`src/pkg/ams_pkg.sv`:
```
// Constants, field layouts and carriers of the measurement scheduler.
// Assumes one 20 MHz clock and a command decoder that hands in parsed host commands.
package ams_pkg;

  localparam int CLK_HZ    = 20_000_000;
  localparam int MS_CYCLES = CLK_HZ / 1000;
  localparam int BUF_DEPTH = 32;

  localparam logic [7:0]  PRES_CFG_ADDR = 8'h61;
  localparam logic [7:0]  TEMP_CFG_ADDR = 8'h62;
  localparam logic [7:0]  OPSET_ADDR    = 8'h64;
  localparam logic [15:0] CHAN_CFG_RST  = 16'h0004;
  localparam logic [15:0] OPSET_RST     = 16'h0000;

  // Channel configuration fields
  localparam int OSR_LSB   = 0;
  localparam int FILT_LSB  = 4;
  localparam int RATIO_LSB = 7;
  // Operating register fields
  localparam int DELAY_LSB    = 0;
  localparam int POLICY_LSB   = 4;
  localparam int THR_LSB      = 6;
  localparam int INTCONT_BIT  = 13;
  localparam int FASTSTRT_BIT = 14;
  localparam int INTMODE_BIT  = 15;

  localparam logic [3:0] OSR_MAX_STEP = 4'h9;
  localparam logic [3:0] OSR_LAST_CODE = 4'h8;
  localparam logic [2:0] RATIO_MAX_CODE = 3'h6;

  // Autonomous delay per code in milliseconds, code 0 is off
  localparam logic [15:0] DELAY_MS [16] = '{16'h0000, 16'h0000, 16'h0001, 16'h0005,
                                            16'h000a, 16'h0014, 16'h0032, 16'h0064,
                                            16'h00c8, 16'h01f4, 16'h03e8, 16'h07d0,
                                            16'h1388, 16'h2710, 16'h4e20, 16'hea60};

  typedef enum logic [3:0] {
    OP_READ_REG   = 4'h0,
    OP_WRITE_REG  = 4'h1,
    OP_READ_CFG   = 4'h2,
    OP_WRITE_CFG  = 4'h3,
    OP_READ_OPSET  = 4'h4,
    OP_WRITE_OPSET = 4'h5,
    OP_CONVERT    = 4'h6,
    OP_START_AUTO = 4'h7,
    OP_STOP_AUTO  = 4'h8,
    OP_NVM_READ   = 4'h9,
    OP_NVM_WRITE  = 4'ha
  } ams_op_t;

  typedef enum logic [1:0] {
    ST_IDLE  = 2'b00,
    ST_TEMP  = 2'b01,
    ST_PRES  = 2'b11,
    ST_DELAY = 2'b10
  } ams_state_t;

  typedef struct packed {
    ams_op_t     op;
    logic [7:0]  addr;
    logic [15:0] data;
  } ams_cmd_t;

  typedef struct packed {
    logic       start;
    logic       pressure;
    logic [3:0] osrStep;
  } ams_conv_t;

  typedef struct packed {
    logic [23:0] temp;
    logic [23:0] pres;
  } ams_entry_t;

endpackage

```
`src/hdl/ams_scheduler.sv`:
```
// Measurement scheduler: registers, autonomous timing, decimation, buffer and interrupts.
// Assumes a converter that answers each start pulse with one convDone pulse, and an
// external buffer memory that takes bufPush entries and reports reads on bufPop.
`timescale 1ns/10ps
module ams_scheduler #(
  parameter int MS_CYCLES = ams_pkg::MS_CYCLES,
  parameter int BUF_DEPTH = ams_pkg::BUF_DEPTH
) (
  input  wire logic               ref_clk,
  input  wire logic               rst_b,
  input  wire logic               cmdValid,
  input  wire ams_pkg::ams_cmd_t  cmd,
  output logic                    cmdAck,
  output logic                    cmdNak,
  output logic [15:0]             rdData,
  output ams_pkg::ams_conv_t      convReq,
  input  wire logic               convDone,
  input  wire logic [21:0]        convData,
  output logic [23:0]             tempResult,
  output logic [23:0]             presResult,
  output logic                    bufPush,
  output ams_pkg::ams_entry_t     bufEntry,
  output logic                    bufOverwrite,
  input  wire logic               bufPop,
  output logic [1:0]              bufPolicy,
  output logic [5:0]              fillCount,
  input  wire logic               thrEvent,
  input  wire logic               thrLevel,
  input  wire logic               intClear,
  output logic [2:0]              intPending,
  output logic                    intPin,
  output logic                    biasOn,
  output logic                    autoActive
);
  import ams_pkg::*;

  localparam int MSW = $clog2(MS_CYCLES + 1);

  if (MS_CYCLES < 1 || BUF_DEPTH < 1 || BUF_DEPTH > 63) begin : g_check
    $error("ams_scheduler: MS_CYCLES or BUF_DEPTH out of range");
  end

  typedef struct packed {
    ams_state_t  st;
    logic        autoOn;
    logic        single;
    logic        issued;
    logic        presDue;
    logic [5:0]  tCnt;
    logic [5:0]  pCnt;
    logic [MSW-1:0] msCnt;
    logic [15:0] msElapsed;
    logic [15:0] presCfg;
    logic [15:0] tempCfg;
    logic [15:0] opSet;
    logic [5:0]  fill;
    logic        pushPend;
    logic        setDone;
    logic [2:0]  pend;
    logic        intPin;
    logic        thrPulse;
    logic        bias;
    logic        ack;
    logic        nak;
    logic [15:0] rdData;
    ams_conv_t   conv;
    logic        push;
    logic        overwrite;
    ams_entry_t  entry;
  } ams_sched_t;

  ams_sched_t s_q;
  ams_sched_t s_d;

  logic        tempSample;
  logic        presSample;
  logic [23:0] tempFilt;
  logic [23:0] presFilt;

  //////////////////////////////////////////////////////////////////////////////
  // Field access helpers

  function automatic logic [6:0] ratioOf(input logic [15:0] cfg);
    logic [2:0] code;
    code = cfg[RATIO_LSB +: 3];
    if (code > RATIO_MAX_CODE) begin
      code = RATIO_MAX_CODE;
    end
    ratioOf = 7'h01 << code;
  endfunction

  function automatic logic [3:0] osrOf(input logic [15:0] cfg);
    logic [3:0] code;
    code = cfg[OSR_LSB +: 4];
    if (code > OSR_LAST_CODE) begin
      osrOf = OSR_MAX_STEP;
    end else if (code == 4'h0) begin
      osrOf = 4'h1;
    end else begin
      osrOf = code;
    end
  endfunction

  function automatic logic [15:0] regRead(input logic [7:0] addr, input ams_sched_t s);
    case (addr)
      PRES_CFG_ADDR: regRead = s.presCfg;
      TEMP_CFG_ADDR: regRead = s.tempCfg;
      OPSET_ADDR:    regRead = s.opSet;
      default:       regRead = 16'h0000;
    endcase
  endfunction

  function automatic logic knownAddr(input logic [7:0] addr);
    knownAddr = (addr == PRES_CFG_ADDR) || (addr == TEMP_CFG_ADDR) || (addr == OPSET_ADDR);
  endfunction

  function automatic logic cfgAddr(input logic [7:0] addr);
    cfgAddr = (addr == PRES_CFG_ADDR) || (addr == TEMP_CFG_ADDR);
  endfunction

  //////////////////////////////////////////////////////////////////////////////
  // Next state

  logic        busy;
  logic        cycleStart;
  logic        tDue;
  logic        pDue;
  logic        finish;
  logic        popOk;
  logic [5:0]  fillA;
  logic [4:0]  thr;
  logic [1:0]  policy;
  logic [3:0]  delayCode;
  logic [2:0]  cause;
  logic        msTick;

  always_comb begin
    s_d        = s_q;
    busy       = (s_q.st != ST_IDLE);
    cycleStart = 1'b0;
    tDue       = 1'b0;
    pDue       = 1'b0;
    finish     = 1'b0;
    popOk      = 1'b0;
    fillA      = s_q.fill;
    thr        = s_q.opSet[THR_LSB +: 5];
    policy     = s_q.opSet[POLICY_LSB +: 2];
    delayCode  = s_q.opSet[DELAY_LSB +: 4];
    cause      = 3'h0;
    msTick     = 1'b0;

    s_d.ack        = 1'b0;
    s_d.nak        = 1'b0;
    s_d.conv.start = 1'b0;
    s_d.push       = 1'b0;
    s_d.overwrite  = 1'b0;
    s_d.setDone    = 1'b0;
    s_d.pushPend   = 1'b0;

    // Host commands
    if (cmdValid) begin
      s_d.nak = 1'b1;
      case (cmd.op)
        OP_READ_REG, OP_READ_CFG: begin
          if (knownAddr(cmd.addr) && (cmd.op == OP_READ_REG || cfgAddr(cmd.addr))) begin
            s_d.nak    = 1'b0;
            s_d.ack    = 1'b1;
            s_d.rdData = regRead(cmd.addr, s_q);
          end
        end
        OP_READ_OPSET: begin
          s_d.nak    = 1'b0;
          s_d.ack    = 1'b1;
          s_d.rdData = s_q.opSet;
        end
        OP_WRITE_REG, OP_WRITE_CFG, OP_WRITE_OPSET: begin
          if (!s_q.autoOn) begin
            if (cmd.op == OP_WRITE_OPSET || (cmd.op == OP_WRITE_REG && cmd.addr == OPSET_ADDR))
            begin
              s_d.nak   = 1'b0;
              s_d.ack   = 1'b1;
              s_d.opSet = cmd.data & 16'he7ff;
            end else if (cfgAddr(cmd.addr) && !busy) begin
              s_d.nak = 1'b0;
              s_d.ack = 1'b1;
              if (cmd.addr == PRES_CFG_ADDR) begin
                s_d.presCfg = cmd.data & 16'h03ff;
              end else begin
                s_d.tempCfg = cmd.data & 16'h03ff;
              end
            end
          end
        end
        OP_CONVERT: begin
          if (!s_q.autoOn && !busy) begin
            s_d.nak    = 1'b0;
            s_d.ack    = 1'b1;
            s_d.single = 1'b1;
            cycleStart = 1'b1;
          end
        end
        OP_START_AUTO: begin
          if (!s_q.autoOn && !busy && delayCode != 4'h0) begin
            s_d.nak    = 1'b0;
            s_d.ack    = 1'b1;
            s_d.autoOn = 1'b1;
            s_d.tCnt   = 6'h00;
            s_d.pCnt   = 6'h00;
            cycleStart = 1'b1;
          end
        end
        OP_STOP_AUTO: begin
          s_d.nak    = 1'b0;
          s_d.ack    = 1'b1;
          s_d.autoOn = 1'b0;
          s_d.tCnt   = 6'h00;
          s_d.pCnt   = 6'h00;
        end
        OP_NVM_READ, OP_NVM_WRITE: begin
          if (!s_q.autoOn && knownAddr(cmd.addr)) begin
            s_d.nak = 1'b0;
            s_d.ack = 1'b1;
            s_d.rdData = regRead(cmd.addr, s_q);
          end
        end
        default: s_d.nak = 1'b1;
      endcase
    end

    // Delay timer, counted from the end of the previous set
    if (s_q.st == ST_DELAY) begin
      if (s_q.msCnt == MSW'(MS_CYCLES - 1)) begin
        s_d.msCnt = '0;
        msTick    = 1'b1;
      end else begin
        s_d.msCnt = s_q.msCnt + 1'b1;
      end
      if (msTick && s_q.msElapsed != 16'hffff) begin
        s_d.msElapsed = s_q.msElapsed + 16'h0001;
      end
      if (!s_d.autoOn) begin
        s_d.st = ST_IDLE;
      end else if (s_q.msElapsed >= DELAY_MS[delayCode]) begin
        cycleStart = 1'b1;
      end
    end

    // Start of a measurement cycle, decimation decides who is due
    if (cycleStart) begin
      if (s_d.single) begin
        tDue = 1'b1;
        pDue = 1'b1;
      end else begin
        tDue = ({1'b0, s_d.tCnt} + 7'h01 == ratioOf(s_q.tempCfg));
        pDue = ({1'b0, s_d.pCnt} + 7'h01 == ratioOf(s_q.presCfg));
        s_d.tCnt = tDue ? 6'h00 : s_d.tCnt + 6'h01;
        s_d.pCnt = pDue ? 6'h00 : s_d.pCnt + 6'h01;
      end
      s_d.presDue = pDue;
      s_d.issued  = 1'b0;
      s_d.msCnt     = '0;
      s_d.msElapsed = 16'h0000;
      if (tDue) begin
        s_d.st = ST_TEMP;
      end else if (pDue) begin
        s_d.st = ST_PRES;
      end else begin
        s_d.st = ST_DELAY;
      end
    end

    // Conversions, temperature before pressure
    if (s_q.st == ST_TEMP || s_q.st == ST_PRES) begin
      if (!s_q.issued) begin
        s_d.issued        = 1'b1;
        s_d.conv.start    = 1'b1;
        s_d.conv.pressure = (s_q.st == ST_PRES);
        s_d.conv.osrStep  = osrOf(s_q.st == ST_PRES ? s_q.presCfg : s_q.tempCfg);
      end else if (convDone) begin
        s_d.issued = 1'b0;
        if (s_q.st == ST_TEMP && s_q.presDue) begin
          s_d.st = ST_PRES;
        end else begin
          finish       = 1'b1;
          s_d.pushPend = (s_q.st == ST_PRES);
        end
      end
    end

    if (finish) begin
      s_d.setDone   = 1'b1;
      s_d.msCnt     = '0;
      s_d.msElapsed = 16'h0000;
      if (s_q.single || !s_d.autoOn) begin
        s_d.single = 1'b0;
        s_d.st     = ST_IDLE;
      end else begin
        s_d.st = ST_DELAY;
      end
    end

    // Buffer fill tracking and policy
    if (policy == 2'b00) begin
      s_d.fill = 6'h00;
    end else begin
      popOk = bufPop && (s_q.fill != 6'h00);
      fillA = s_q.fill - {5'h00, popOk};
      if (s_q.pushPend) begin
        s_d.entry.temp = tempFilt;
        s_d.entry.pres = presFilt;
        if (fillA < 6'(BUF_DEPTH)) begin
          s_d.push = 1'b1;
          fillA    = fillA + 6'h01;
        end else if (policy[1]) begin
          s_d.push      = 1'b1;
          s_d.overwrite = 1'b1;
        end
      end
      s_d.fill = fillA;
    end

    // Interrupt causes: set done, buffer level, threshold event
    cause[0] = s_q.setDone;
    cause[1] = (thr != 5'h00) && (s_d.fill == {1'b0, thr}) && (s_q.fill != {1'b0, thr});
    cause[2] = thrEvent;
    if (s_q.opSet[INTMODE_BIT] && cause != 3'h0) begin
      s_d.pend = cause;
    end else begin
      s_d.pend = (intClear ? 3'h0 : s_q.pend) | cause;
    end
    s_d.thrPulse = thrEvent;
    s_d.intPin   = (s_q.pend[1:0] != 2'b00) ||
                   (s_q.opSet[INTCONT_BIT] ? thrLevel : s_q.thrPulse);
    s_d.bias     = s_q.opSet[FASTSTRT_BIT] || (s_d.st == ST_TEMP) || (s_d.st == ST_PRES);
  end

  always_ff @(posedge ref_clk) begin
    if (!rst_b) begin
      s_q         <= '0;
      s_q.st      <= ST_IDLE;
      s_q.presCfg <= CHAN_CFG_RST;
      s_q.tempCfg <= CHAN_CFG_RST;
      s_q.opSet   <= OPSET_RST;
    end else begin
      s_q <= s_d;
    end
  end

  //////////////////////////////////////////////////////////////////////////////
  // Result paths

  assign tempSample = convDone && s_q.issued && (s_q.st == ST_TEMP);
  assign presSample = convDone && s_q.issued && (s_q.st == ST_PRES);

  ams_iir_chan u_temp_chan (
    .ref_clk     (ref_clk),
    .rst_b       (rst_b),
    .sampleValid (tempSample),
    .sample      (convData),
    .smoothing   (s_q.tempCfg[FILT_LSB +: 3]),
    .result      (tempFilt)
  );

  ams_iir_chan u_pres_chan (
    .ref_clk     (ref_clk),
    .rst_b       (rst_b),
    .sampleValid (presSample),
    .sample      (convData),
    .smoothing   (s_q.presCfg[FILT_LSB +: 3]),
    .result      (presFilt)
  );

  //////////////////////////////////////////////////////////////////////////////
  // Outputs

  assign cmdAck       = s_q.ack;
  assign cmdNak       = s_q.nak;
  assign rdData       = s_q.rdData;
  assign convReq      = s_q.conv;
  assign tempResult   = tempFilt;
  assign presResult   = presFilt;
  assign bufPush      = s_q.push;
  assign bufEntry     = s_q.entry;
  assign bufOverwrite = s_q.overwrite;
  assign bufPolicy    = s_q.opSet[POLICY_LSB +: 2];
  assign fillCount    = s_q.fill;
  assign intPending   = s_q.pend;
  assign intPin       = s_q.intPin;
  assign biasOn       = s_q.bias;
  assign autoActive   = s_q.autoOn;

endmodule // ams_scheduler

```
`src/hdl/ams_iir_chan.sv`:
```
// Per-channel result path with the optional IIR smoothing filter.
// Assumes sampleValid is a one-cycle pulse carrying a 22-bit compensated result.
`timescale 1ns/10ps
module ams_iir_chan (
  input  wire logic        ref_clk,
  input  wire logic        rst_b,
  input  wire logic        sampleValid,
  input  wire logic [21:0] sample,
  input  wire logic [2:0]  smoothing,
  output logic      [23:0] result
);
  import ams_pkg::*;

  typedef struct packed {
    logic [23:0] raw;
    logic [23:0] mean;
    logic        fresh;
    logic        enPrev;
    logic [23:0] result;
  } ams_iir_t;

  ams_iir_t s_q;
  ams_iir_t s_d;
  logic        filtOn;
  logic [23:0] padded;

  //////////////////////////////////////////////////////////////////////////////
  always_comb begin
    s_d    = s_q;
    filtOn = (smoothing != 3'h0);
    padded = {sample, 2'b00};
    s_d.enPrev = filtOn;
    if (filtOn && !s_q.enPrev) begin
      if (s_q.fresh) begin
        s_d.mean = s_q.raw;
      end
      s_d.fresh = 1'b0;
    end
    if (sampleValid) begin
      s_d.raw = padded;
      if (filtOn) begin
        s_d.mean = s_d.mean - (s_d.mean >> smoothing) + (padded >> smoothing);
      end else begin
        s_d.fresh = 1'b1;
      end
    end
    s_d.result = filtOn ? s_d.mean : s_d.raw;
  end

  always_ff @(posedge ref_clk) begin
    if (!rst_b) begin
      s_q <= '0;
    end else begin
      s_q <= s_d;
    end
  end

  assign result = s_q.result;

endmodule // ams_iir_chan

```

◆ ◆ ◆ ◆ ◆

__Exercise description__.
Check each line of the records for the word "presResult" and extract those that contain it.

__Answer__.
  output logic [23:0]             presResult,
  assign presResult   = presFilt;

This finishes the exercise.